It's just that I've been busy, because my plan worked. I got into a program. Not at the level I wanted -- which, now that I realize what that have entailed, makes sense to me, and is actually a relief. Which hey, shoot for the stars, right? And you'll land on a rainbow? Something about unicorns?

In other news, I've been thinking about putting my keyboard in the dishwasher. The o, i, and u keys stick, and yesterday p wouldn't work. I had to cut and paste a p.

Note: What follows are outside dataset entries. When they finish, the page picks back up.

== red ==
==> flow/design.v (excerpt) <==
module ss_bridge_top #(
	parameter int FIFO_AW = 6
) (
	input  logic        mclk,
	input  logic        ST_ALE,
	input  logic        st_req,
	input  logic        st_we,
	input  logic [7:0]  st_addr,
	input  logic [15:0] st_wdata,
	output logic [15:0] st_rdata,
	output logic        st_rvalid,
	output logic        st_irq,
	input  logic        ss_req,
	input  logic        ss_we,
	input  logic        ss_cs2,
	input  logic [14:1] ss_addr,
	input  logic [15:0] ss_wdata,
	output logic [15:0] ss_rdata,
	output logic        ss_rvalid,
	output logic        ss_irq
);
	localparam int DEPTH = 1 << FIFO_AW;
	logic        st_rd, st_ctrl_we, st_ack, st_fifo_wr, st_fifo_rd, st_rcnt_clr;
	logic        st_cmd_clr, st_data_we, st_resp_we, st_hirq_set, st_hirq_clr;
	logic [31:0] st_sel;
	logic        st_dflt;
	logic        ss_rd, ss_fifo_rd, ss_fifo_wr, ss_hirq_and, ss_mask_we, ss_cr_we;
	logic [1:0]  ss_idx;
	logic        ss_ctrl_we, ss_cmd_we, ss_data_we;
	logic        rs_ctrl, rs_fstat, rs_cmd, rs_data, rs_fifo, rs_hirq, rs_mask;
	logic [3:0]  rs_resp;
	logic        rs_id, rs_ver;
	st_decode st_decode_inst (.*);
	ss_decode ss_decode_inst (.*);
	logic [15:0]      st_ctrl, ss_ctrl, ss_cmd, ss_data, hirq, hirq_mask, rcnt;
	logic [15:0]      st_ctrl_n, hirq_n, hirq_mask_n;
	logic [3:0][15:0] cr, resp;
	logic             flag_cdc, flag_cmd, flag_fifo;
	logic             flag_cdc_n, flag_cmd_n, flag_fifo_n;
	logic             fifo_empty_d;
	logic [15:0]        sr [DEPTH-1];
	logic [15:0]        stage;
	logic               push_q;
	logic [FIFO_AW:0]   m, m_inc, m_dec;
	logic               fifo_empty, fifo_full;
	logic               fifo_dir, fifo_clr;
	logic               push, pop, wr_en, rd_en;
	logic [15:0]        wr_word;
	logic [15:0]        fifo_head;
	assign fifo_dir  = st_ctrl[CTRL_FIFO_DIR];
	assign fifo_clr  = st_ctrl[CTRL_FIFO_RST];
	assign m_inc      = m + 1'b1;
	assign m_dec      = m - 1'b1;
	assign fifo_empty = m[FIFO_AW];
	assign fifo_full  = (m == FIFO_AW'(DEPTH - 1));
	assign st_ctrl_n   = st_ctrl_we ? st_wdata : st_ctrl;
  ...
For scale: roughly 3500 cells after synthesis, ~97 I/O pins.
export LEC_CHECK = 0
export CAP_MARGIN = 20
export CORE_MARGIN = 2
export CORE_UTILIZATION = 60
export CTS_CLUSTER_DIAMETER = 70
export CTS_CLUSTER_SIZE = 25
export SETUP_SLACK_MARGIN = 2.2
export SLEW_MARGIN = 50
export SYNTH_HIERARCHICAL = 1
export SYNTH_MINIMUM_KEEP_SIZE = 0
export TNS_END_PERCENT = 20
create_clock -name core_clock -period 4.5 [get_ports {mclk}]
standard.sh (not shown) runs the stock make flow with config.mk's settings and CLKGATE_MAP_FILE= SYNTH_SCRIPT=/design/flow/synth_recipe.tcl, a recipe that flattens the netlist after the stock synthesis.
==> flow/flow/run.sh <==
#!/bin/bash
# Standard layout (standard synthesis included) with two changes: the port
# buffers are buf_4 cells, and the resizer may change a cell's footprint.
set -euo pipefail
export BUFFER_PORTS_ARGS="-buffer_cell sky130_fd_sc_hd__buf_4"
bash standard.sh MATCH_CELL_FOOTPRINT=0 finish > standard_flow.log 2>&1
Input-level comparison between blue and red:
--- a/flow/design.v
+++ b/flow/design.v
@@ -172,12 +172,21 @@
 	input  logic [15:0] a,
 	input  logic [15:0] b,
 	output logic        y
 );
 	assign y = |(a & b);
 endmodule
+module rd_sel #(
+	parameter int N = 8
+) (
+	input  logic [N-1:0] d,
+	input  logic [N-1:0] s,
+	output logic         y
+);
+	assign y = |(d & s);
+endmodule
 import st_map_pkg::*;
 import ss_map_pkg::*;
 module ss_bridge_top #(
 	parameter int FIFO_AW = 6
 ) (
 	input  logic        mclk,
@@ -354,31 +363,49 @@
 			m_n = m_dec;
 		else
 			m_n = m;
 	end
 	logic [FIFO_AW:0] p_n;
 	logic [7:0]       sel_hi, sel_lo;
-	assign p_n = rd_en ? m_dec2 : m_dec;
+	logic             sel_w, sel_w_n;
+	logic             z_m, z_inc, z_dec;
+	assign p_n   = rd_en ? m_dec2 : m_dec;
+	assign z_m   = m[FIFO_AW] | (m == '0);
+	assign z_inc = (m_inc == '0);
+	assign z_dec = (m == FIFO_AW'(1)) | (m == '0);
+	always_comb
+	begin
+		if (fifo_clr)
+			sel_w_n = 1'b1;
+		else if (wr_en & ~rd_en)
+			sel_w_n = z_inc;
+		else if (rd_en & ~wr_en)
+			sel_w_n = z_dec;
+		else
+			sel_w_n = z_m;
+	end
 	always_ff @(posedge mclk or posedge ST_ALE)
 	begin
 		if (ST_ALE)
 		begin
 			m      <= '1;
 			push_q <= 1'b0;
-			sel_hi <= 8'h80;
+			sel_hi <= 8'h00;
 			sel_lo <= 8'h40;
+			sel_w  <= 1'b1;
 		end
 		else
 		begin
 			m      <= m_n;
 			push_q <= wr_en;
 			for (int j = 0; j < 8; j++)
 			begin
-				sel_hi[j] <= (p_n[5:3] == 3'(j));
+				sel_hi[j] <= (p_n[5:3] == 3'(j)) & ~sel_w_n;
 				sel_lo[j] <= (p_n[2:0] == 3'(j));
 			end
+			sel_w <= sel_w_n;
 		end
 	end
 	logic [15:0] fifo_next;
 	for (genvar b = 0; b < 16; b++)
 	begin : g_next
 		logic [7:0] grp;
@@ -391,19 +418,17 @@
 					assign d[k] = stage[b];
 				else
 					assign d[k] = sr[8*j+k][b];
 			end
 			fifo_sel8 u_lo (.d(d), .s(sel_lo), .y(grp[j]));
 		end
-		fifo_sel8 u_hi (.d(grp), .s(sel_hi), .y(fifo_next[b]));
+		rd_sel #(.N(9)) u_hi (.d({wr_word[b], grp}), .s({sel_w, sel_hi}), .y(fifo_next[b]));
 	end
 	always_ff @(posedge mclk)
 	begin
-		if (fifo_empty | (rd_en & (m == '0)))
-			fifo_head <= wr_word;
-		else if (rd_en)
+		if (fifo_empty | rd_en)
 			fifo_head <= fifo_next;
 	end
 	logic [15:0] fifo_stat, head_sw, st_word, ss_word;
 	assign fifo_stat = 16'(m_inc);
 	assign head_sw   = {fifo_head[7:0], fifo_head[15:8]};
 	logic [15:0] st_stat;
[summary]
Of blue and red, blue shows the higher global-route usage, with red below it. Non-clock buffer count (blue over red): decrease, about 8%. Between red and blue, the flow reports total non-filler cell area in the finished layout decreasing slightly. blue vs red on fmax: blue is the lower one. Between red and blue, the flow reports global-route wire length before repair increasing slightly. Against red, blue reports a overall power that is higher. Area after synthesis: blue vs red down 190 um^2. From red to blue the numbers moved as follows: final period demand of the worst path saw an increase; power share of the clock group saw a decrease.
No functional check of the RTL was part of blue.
From an optimization exercise on the open Yosys and OpenROAD flow, aimed at small area; shortcuts taken in it are not production practice. Function was checked by simulation only, so behaviour that the tests miss may differ from the original. Power figures rest on the tool's default switching activity, not on a simulated workload. No driver is modelled on the clock port, so clocking that relies on it looks cheaper here than on a real chip.

==> inputs of job 4102 <==
==> flow/design.v <==
package fc_output_collector_pkg;
    localparam int N_HIDDEN   = 128;
    localparam int DATA_W_DEF = 16;
    localparam int CNT_W_DEF  = 8;
endpackage
module fc_output_collector_act_buffer #(
    parameter int DEPTH  = 128,
    parameter int DATA_W = 15
) (
    input  logic              clk,
    input  logic              load,
    input  logic              shift,
    input  logic              shift_n,
    input  logic              par,
    input  logic [DATA_W-1:0] din,
    output logic [DATA_W-1:0] dout
);
    logic [DATA_W-1:0] in_r;
    logic [DATA_W-1:0] sr_r [1:DEPTH-1];
    always_ff @(posedge clk) begin
        if (load) begin
            in_r <= din;
        end
    end
    always_ff @(posedge clk) begin
        sr_r[1] <= ~((({DATA_W{par}} ^ in_r) | {DATA_W{shift_n}}) & (sr_r[1] | {DATA_W{shift}}));
    end
    for (genvar i = 2; i < DEPTH; i++) begin : g_stage
        always_ff @(posedge clk) begin
            sr_r[i] <= ~((sr_r[i-1] | {DATA_W{shift_n}}) & (sr_r[i] | {DATA_W{shift}}));
        end
    end
    assign dout = sr_r[DEPTH-1] ^ {DATA_W{par}};
endmodule
module fc_output_collector #(
    parameter int N_NEURONS = fc_output_collector_pkg::N_HIDDEN,
    parameter int DATA_W    = fc_output_collector_pkg::DATA_W_DEF,
    parameter bit RELU_EN   = 1'b1,
    parameter int CNT_W     = fc_output_collector_pkg::CNT_W_DEF
) (
    input  logic                  clk,
    input  logic                  reset,
    input  logic [DATA_W-1:0]     s_data,
    input  logic                  s_valid,
    input  logic                  s_done,
    output logic                  m_start,
    output logic [DATA_W-1:0]     m_data,
    output logic                  m_valid,
    output logic                  frame_done,
    output logic                  busy,
    output logic                  err_short,
    output logic                  err_drop
);
    localparam int IDX_W = (N_NEURONS > 1) ? $clog2(N_NEURONS) : 1;
    localparam int MEM_W = RELU_EN ? DATA_W - 1 : DATA_W;
    logic [IDX_W-1:0]  idx_r;
    logic              last_s;
    logic              we_s;
    logic              complete_s;
    logic              abort_s;
    logic              next_valid_s;
    logic [MEM_W-1:0]  wdata_s;
    logic [MEM_W-1:0]  rdata_s;
    logic              shift_r;
    logic              shift_n_r;
    logic              par_r;
    logic              m_start_r;
    logic [MEM_W-1:0]  m_data_r;
    logic              m_valid_r;
    logic              frame_done_r;
    logic              busy_r;
    logic              err_short_r;
    logic              err_drop_r;
    assign last_s       = (idx_r == IDX_W'(N_NEURONS - 1));
    assign we_s         = !busy_r && s_valid;
    assign complete_s   = we_s && last_s;
    assign abort_s      = !busy_r && s_done && !complete_s && (idx_r != '0);
    assign next_valid_s = m_start_r || (m_valid_r && !last_s);
    if (RELU_EN) begin : g_relu
        assign wdata_s = s_data[DATA_W-1] ? '0 : s_data[MEM_W-1:0];
    end else begin : g_norelu
        assign wdata_s = s_data;
    end
    fc_output_collector_act_buffer #(
        .DEPTH  (N_NEURONS),
        .DATA_W (MEM_W)
    ) u_act_buffer (
        .clk     (clk),
        .load    (s_valid),
        .shift   (shift_r),
        .shift_n (shift_n_r),
        .par     (par_r),
        .din     (wdata_s),
        .dout    (rdata_s)
    );
    always_ff @(posedge clk or negedge reset) begin
        if (!reset) begin
            shift_r   <= 1'b0;
            shift_n_r <= 1'b1;
            par_r     <= 1'b0;
        end else begin
            shift_r   <= s_valid || busy_r;
            shift_n_r <= !(s_valid || busy_r);
            par_r     <= !par_r;
        end
    end
    always_ff @(posedge clk or negedge reset) begin
        if (!reset) begin
            idx_r        <= '0;
            m_start_r    <= 1'b0;
            m_data_r     <= '0;
            m_valid_r    <= 1'b0;
            frame_done_r <= 1'b0;
            busy_r       <= 1'b0;
            err_short_r  <= 1'b0;
            err_drop_r   <= 1'b0;
        end else begin
            if (abort_s) begin
                idx_r <= '0;
            end else if (we_s || m_valid_r) begin
                idx_r <= idx_r + 1'b1;
            end
            m_start_r    <= complete_s;
            m_valid_r    <= next_valid_s;
            m_data_r     <= next_valid_s ? rdata_s : '0;
            frame_done_r <= m_valid_r && last_s;
            busy_r       <= complete_s || (busy_r && !frame_done_r);
            err_short_r  <= err_short_r || abort_s;
            err_drop_r   <= err_drop_r || (busy_r && s_valid);
        end
    end
    assign m_start    = m_start_r;
    assign m_data     = {{(DATA_W-MEM_W){1'b0}}, m_data_r};
    assign m_valid    = m_valid_r;
    assign frame_done = frame_done_r;
    assign busy       = busy_r;
    assign err_short  = err_short_r;
    assign err_drop   = err_drop_r;
endmodule
==> flow/run.sh <==
#!/bin/bash
# synth_recipe.tcl (not shown) runs the flow's synth.tcl, then flattens the netlist and writes it again
# the make line also repeats each setting of config.mk as NAME=value (left out here)
make -C /OpenROAD-flow-scripts/flow DESIGN_CONFIG=/design/flow/config.mk WORK_HOME=/design/flow/orfs CLKGATE_MAP_FILE= SYNTH_SCRIPT=/design/flow/synth_recipe.tcl finish
==> flow/config.mk <==
export PLATFORM = sky130hd
export DESIGN_NAME = fc_output_collector
export DESIGN_NICKNAME = fc_output_collector
export VERILOG_FILES = /design/flow/design.v
export SDC_FILE = /design/flow/constraint.sdc
export NUM_CORES = 4
export LEC_CHECK = 0
export CAP_MARGIN = 20
export CORE_MARGIN = 2
export CORE_UTILIZATION = 40
export CTS_BUF_LIST = sky130_fd_sc_hd__clkbuf_16
export CTS_CLUSTER_DIAMETER = 60
export CTS_CLUSTER_SIZE = 36
export SLEW_MARGIN = 20
==> flow/constraint.sdc <==
create_clock -name core_clock -period 4.0 [get_ports {clk}]
set_input_delay 0.8000 -clock core_clock [delete_from_list [all_inputs] [get_ports {clk}]]
set_output_delay 0.8000 -clock core_clock [all_outputs]
set_load 0.01 [all_outputs]
==> job 2792: changes against job 4102 <==
--- a/flow/design.v
+++ b/flow/design.v
@@ -10,3 +10,2 @@
     input  logic              clk,
-    input  logic              load,
     input  logic              shift,
@@ -20,5 +19,3 @@
     always_ff @(posedge clk) begin
-        if (load) begin
-            in_r <= din;
-        end
+        in_r <= din;
     end
@@ -88,3 +85,2 @@
         .clk     (clk),
-        .load    (s_valid),
         .shift   (shift_r),
==> flow/flow/run.sh (new file) <==
#!/bin/bash
# Layout flow: the standard ORFS flow (standard.sh) with these changes:
# - port buffers use the smallest buffer cell;
# - after global placement, flow/fanout_tree.tcl rebuilds the buffer trees of
#   the two shift-register control nets as one level of clustered buf_4s;
# - clock tree synthesis uses larger sink clusters of clkbuf_16 and inserts
#   no dummy loads.
# make's output goes to orfs_make.log; each ORFS step logs under orfs/logs.
set -euo pipefail
HERE=$(pwd)
CTS="-sink_clustering_enable -repair_clock_nets -sink_clustering_size 20 -sink_clustering_max_diameter 80 -buf_list sky130_fd_sc_hd__clkbuf_8 -dont_use_dummy_load"
bash standard.sh \
  "BUFFER_PORTS_ARGS=-buffer_cell sky130_fd_sc_hd__buf_1" \
  "POST_GLOBAL_PLACE_TCL=$HERE/flow/fanout_tree.tcl" \
  "CTS_ARGS=$CTS" \
  finish > orfs_make.log 2>&1
==> flow/flow/fanout_tree.tcl (new file) <==
# Rebuild the buffer trees of the shift-register control nets (the nets driven
# by the shift_r and shift_n_r flip-flops): the loads are split by recursive
# bisection into clusters of at most ft_max pins, each driven by one
# buf_4 placed at its centre, and the leaf buffers are driven by one buf_12
# at their centre.
proc ft_is_buf {master} {
  return [regexp {__(buf|clkbuf)_[0-9]+$} $master]
}

proc ft_split {pts k} {
  # pts: list of {x y pinname}; splits them into k clusters of near-equal
  # size by recursive bisection across the longer side.
  if {$k <= 1} { return [list $pts] }
  set xs [lsort -real [lmap p $pts {lindex $p 0}]]
  set ys [lsort -real [lmap p $pts {lindex $p 1}]]
  set dx [expr {[lindex $xs end] - [lindex $xs 0]}]
  set dy [expr {[lindex $ys end] - [lindex $ys 0]}]
  set i [expr {$dx >= $dy ? 0 : 1}]
  set s [lsort -real -index $i $pts]
  set k1 [expr {$k / 2}]
  set h [expr {[llength $s] * $k1 / $k}]
  return [concat [ft_split [lrange $s 0 [expr {$h - 1}]] $k1] \
            [ft_split [lrange $s $h end] [expr {$k - $k1}]]]
}

proc ft_centre {pts} {
  set sx 0.0; set sy 0.0
  foreach p $pts { set sx [expr {$sx + [lindex $p 0]}]; set sy [expr {$sy + [lindex $p 1]}] }
  set n [llength $pts]
  return [list [expr {$sx / $n}] [expr {$sy / $n}]]
}

proc ft_rebuild {pattern max leaf root} {
  set block [ord::get_db_block]
  set dbu [$block getDbUnitsPerMicron]
  set drv ""
  foreach inst [$block getInsts] {
    if {[string match $pattern [$inst getName]]} { set drv $inst; break }
  }
  if {$drv eq ""} { puts "fanout_tree: no instance matches $pattern"; return }
  set q [$drv findITerm Q]
  # Walk the buffer tree below the flip-flop.
  set bufs {}
  set todo [list [$q getNet]]
  set nloads 0
  while {[llength $todo]} {
    set net [lindex $todo 0]; set todo [lrange $todo 1 end]
    foreach it [$net getITerms] {
      if {[$it isOutputSignal]} { continue }
      set inst [$it getInst]
      if {[ft_is_buf [[$inst getMaster] getName]]} {
        lappend bufs [$inst getName]
        lappend todo [[$inst findITerm X] getNet]
      } else {
        incr nloads
      }
    }
  }
  puts "fanout_tree: [$drv getName]: [llength $bufs] buffers, $nloads loads"
  # Remove the old tree: bypass each buffer, leaves first.
  foreach name [lreverse $bufs] {
    set b [$block findInst $name]
    set in [[[$b findITerm A] getNet] getName]
    set out [[[$b findITerm X] getNet] getName]
    set loads {}
    foreach it [[[$b findITerm X] getNet] getITerms] {
      if {[$it getInst] eq $b} { continue }
      lappend loads "[[$it getInst] getName]/[[$it getMTerm] getName]"
    }
    foreach l $loads {
      disconnect_pin $out [get_pins $l]
      connect_pin $in [get_pins $l]
    }
    delete_instance [get_cells $name]
    delete_net [get_nets $out]
  }
  estimate_parasitics -placement
  set net [$q getNet]
  set pts {}
  foreach it [$net getITerms] {
    if {[$it isOutputSignal]} { continue }
    set inst [$it getInst]
    set b [$inst getBBox]
    lappend pts [list [expr {([$b xMin] + [$b xMax]) / 2.0 / $dbu}] [expr {([$b yMin] + [$b yMax]) / 2.0 / $dbu}] "[$inst getName]/[[$it getMTerm] getName]"]
  }
  set clusters [ft_split $pts [expr {([llength $pts] + $max - 1) / $max}]]
  set leafins {}
  set i 0
  foreach c $clusters {
    set pins [get_pins [lmap p $c {lindex $p 2}]]
    set xy [ft_centre $c]
    set b [insert_buffer -buffer_cell $leaf -net [get_nets [$net getName]] -load_pins $pins -location $xy]
    lappend leafins [list {*}$xy "[get_full_name $b]/A"]
    incr i
  }
  set xy [ft_centre $leafins]
  insert_buffer -buffer_cell $root -net [get_nets [[$q getNet] getName]] -load_pins [get_pins [lmap p $leafins {lindex $p 2}]] -location $xy
  puts "fanout_tree: [$drv getName]: $i leaf buffers"
}

if {![info exists ft_max]} { set ft_max 100 }
foreach pat {shift_r$* shift_n_r$*} {
  ft_rebuild $pat $ft_max sky130_fd_sc_hd__buf_4 sky130_fd_sc_hd__buf_12
}
==> flow/standard.sh (new file) <==
#!/bin/bash
# synth_recipe.tcl (not shown) runs the flow's synth.tcl, then flattens the netlist and writes it again
# the make line also repeats each setting of config.mk as NAME=value (left out here)
make -C /OpenROAD-flow-scripts/flow DESIGN_CONFIG=/design/flow/config.mk WORK_HOME=/design/flow/orfs CLKGATE_MAP_FILE= SYNTH_SCRIPT=/design/flow/synth_recipe.tcl "${@:-finish}"
--- a/flow/config.mk
+++ b/flow/config.mk
@@ -9,6 +9,3 @@
 export CORE_MARGIN = 2
-export CORE_UTILIZATION = 40
-export CTS_BUF_LIST = sky130_fd_sc_hd__clkbuf_16
-export CTS_CLUSTER_DIAMETER = 60
-export CTS_CLUSTER_SIZE = 36
+export CORE_UTILIZATION = 60
 export SLEW_MARGIN = 20
removed: flow/run.sh
==> job 2139: changes against job 4102 <==
--- a/flow/design.v
+++ b/flow/design.v
@@ -10,3 +10,2 @@
     input  logic              clk,
-    input  logic              load,
     input  logic              shift,
@@ -20,5 +19,3 @@
     always_ff @(posedge clk) begin
-        if (load) begin
-            in_r <= din;
-        end
+        in_r <= din;
     end
@@ -88,3 +85,2 @@
         .clk     (clk),
-        .load    (s_valid),
         .shift   (shift_r),
==> flow/flow/run.sh (new file) <==
#!/bin/bash
# Layout flow: the standard ORFS flow (standard.sh) with two changes:
# port buffers use the smallest buffer cell, and clock tree synthesis uses
# larger sink clusters of clkbuf_16 and inserts no dummy loads.
set -euo pipefail
CTS="-sink_clustering_enable -repair_clock_nets -sink_clustering_size 36 -sink_clustering_max_diameter 80 -buf_list sky130_fd_sc_hd__clkbuf_16 -dont_use_dummy_load"
bash standard.sh \
  "BUFFER_PORTS_ARGS=-buffer_cell sky130_fd_sc_hd__buf_1" \
  "CTS_ARGS=$CTS" \
  finish > orfs_make.log 2>&1
==> flow/standard.sh (new file) <==
#!/bin/bash
# synth_recipe.tcl (not shown) runs the flow's synth.tcl, then flattens the netlist and writes it again
# the make line also repeats each setting of config.mk as NAME=value (left out here)
make -C /OpenROAD-flow-scripts/flow DESIGN_CONFIG=/design/flow/config.mk WORK_HOME=/design/flow/orfs CLKGATE_MAP_FILE= SYNTH_SCRIPT=/design/flow/synth_recipe.tcl "${@:-finish}"
--- a/flow/config.mk
+++ b/flow/config.mk
@@ -11,4 +11,4 @@
 export CTS_BUF_LIST = sky130_fd_sc_hd__clkbuf_16
-export CTS_CLUSTER_DIAMETER = 60
-export CTS_CLUSTER_SIZE = 36
+export CTS_CLUSTER_DIAMETER = 80
+export CTS_CLUSTER_SIZE = 30
 export SLEW_MARGIN = 20
removed: flow/run.sh
==> qor summary <==
quantity                                                                  job 2139                 job 4102                 job 2792
Power after layout                                                        34900 uW                 39500 uW                 34300 uW
Comb. pwr                                                                  2630 uW                  2660 uW                  2590 uW
Min-Delay Path Class                                        input pin to async pin     register to register   input pin to async pin
Signal buffers                                                                 117                      109                       82
Number of well-tap cells placed                                               1768                     1768                     1165
Average size of a mapped cell                                            12.2 um^2                12.2 um^2                12.2 um^2
Crit path setup slack, layout                                              1.84 ns                  1.16 ns                  1.72 ns
Status                                                     complete, no violations  complete, no violations  complete, no violations
Finished Layout Cells                                                         5921                     6049                     5329
Slew at the pin closest to its max-slew limit                             0.986 ns                  1.04 ns                 0.905 ns
Highest clock frequency the design can meet                              0.462 GHz                0.352 GHz                0.439 GHz
Min cycle time layout                                                      2.16 ns                  2.84 ns                  2.28 ns
Clock share of power                                                         23.6%                    32.3%                    22.4%
Data arrival time of the critical path                                     1.36 ns                  2.04 ns                  1.48 ns
Fraction of the mapped netlist area in simple logic gates                   0.535%                   0.534%                   0.535%
Fraction of area in registers                                                68.9%                    66.2%                    70.9%
Sequential cell area fraction in the yosys report                            73.0%                    73.0%                    73.0%
Number of buffers added by the clock tree synthesis step                        66                      108                      107
Clock latency at the later pin of the worst-skew pair                      0.66 ns                  0.73 ns                  0.79 ns
Portion of total power attributed to sequential cells                        68.9%                    61.0%                    70.1%
Synthesized cell area                                                  0.0537 mm^2              0.0539 mm^2              0.0537 mm^2
Reg area                                                               0.0392 mm^2              0.0394 mm^2              0.0392 mm^2

## afterwards: timing with drivers on the ports
Ports are ideal in the flow. The routed layouts listed here were re-timed in OpenROAD.
Step 1 sets driving cells, clkbuf_16 on the clock port and buf_2 on the other inputs (assumed; they add their load-dependent delay and slew).
Step 2 times the ports against the registers' clock, not the clock port: input delays grow and output delays shrink by t, the midpoint of the rising clock arrivals with the driver on.
Three values: no drivers, after step 1, after step 2; two values: the first two.
| run | t (ns) | setup slack, ns | hold slack, ns | worst setup path after step 2 | worst slew at a driven data input, ns |
|---|---|---|---|---|---|
| job 4102 | 0.791 | 1.159 / 1.084 / 1.461 | 0.408 / 0.408 / 0.408 | input to register | 0.08 |
| job 2792 | 0.829 | 1.723 / 1.657 / 1.877 | 0.077 / 0.035 / 0.403 | register to register | 0.03 |
| job 2139 | 0.696 | 1.836 / 1.764 / 1.881 | 0.133 / 0.083 / 0.373 | register to register | 0.03 |
After both steps setup and hold are still met in every run listed.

Yeah, but so the Plan did not take into account several factors. In high school, it was rumored for years that a good senior prank would be to borrow a cow from one of the many nearby pastures and walk it up onto the mezzanine overlooking the school gym. This plan held that cows can walk up stairs but not down -- I don't even know whether that's true -- so it would be funny to see school officials trying to figure out how to get a very heavy, hungry cow down. The plan remained a legendary possibility, because it also held that stealing a cow in the state of Indiana fell under the category of grand theft auto -- which I'm pretty sure is true. Despite the significant population of high school guys with bad judgment, we couldn't find anybody who would take the rap and steal the cow.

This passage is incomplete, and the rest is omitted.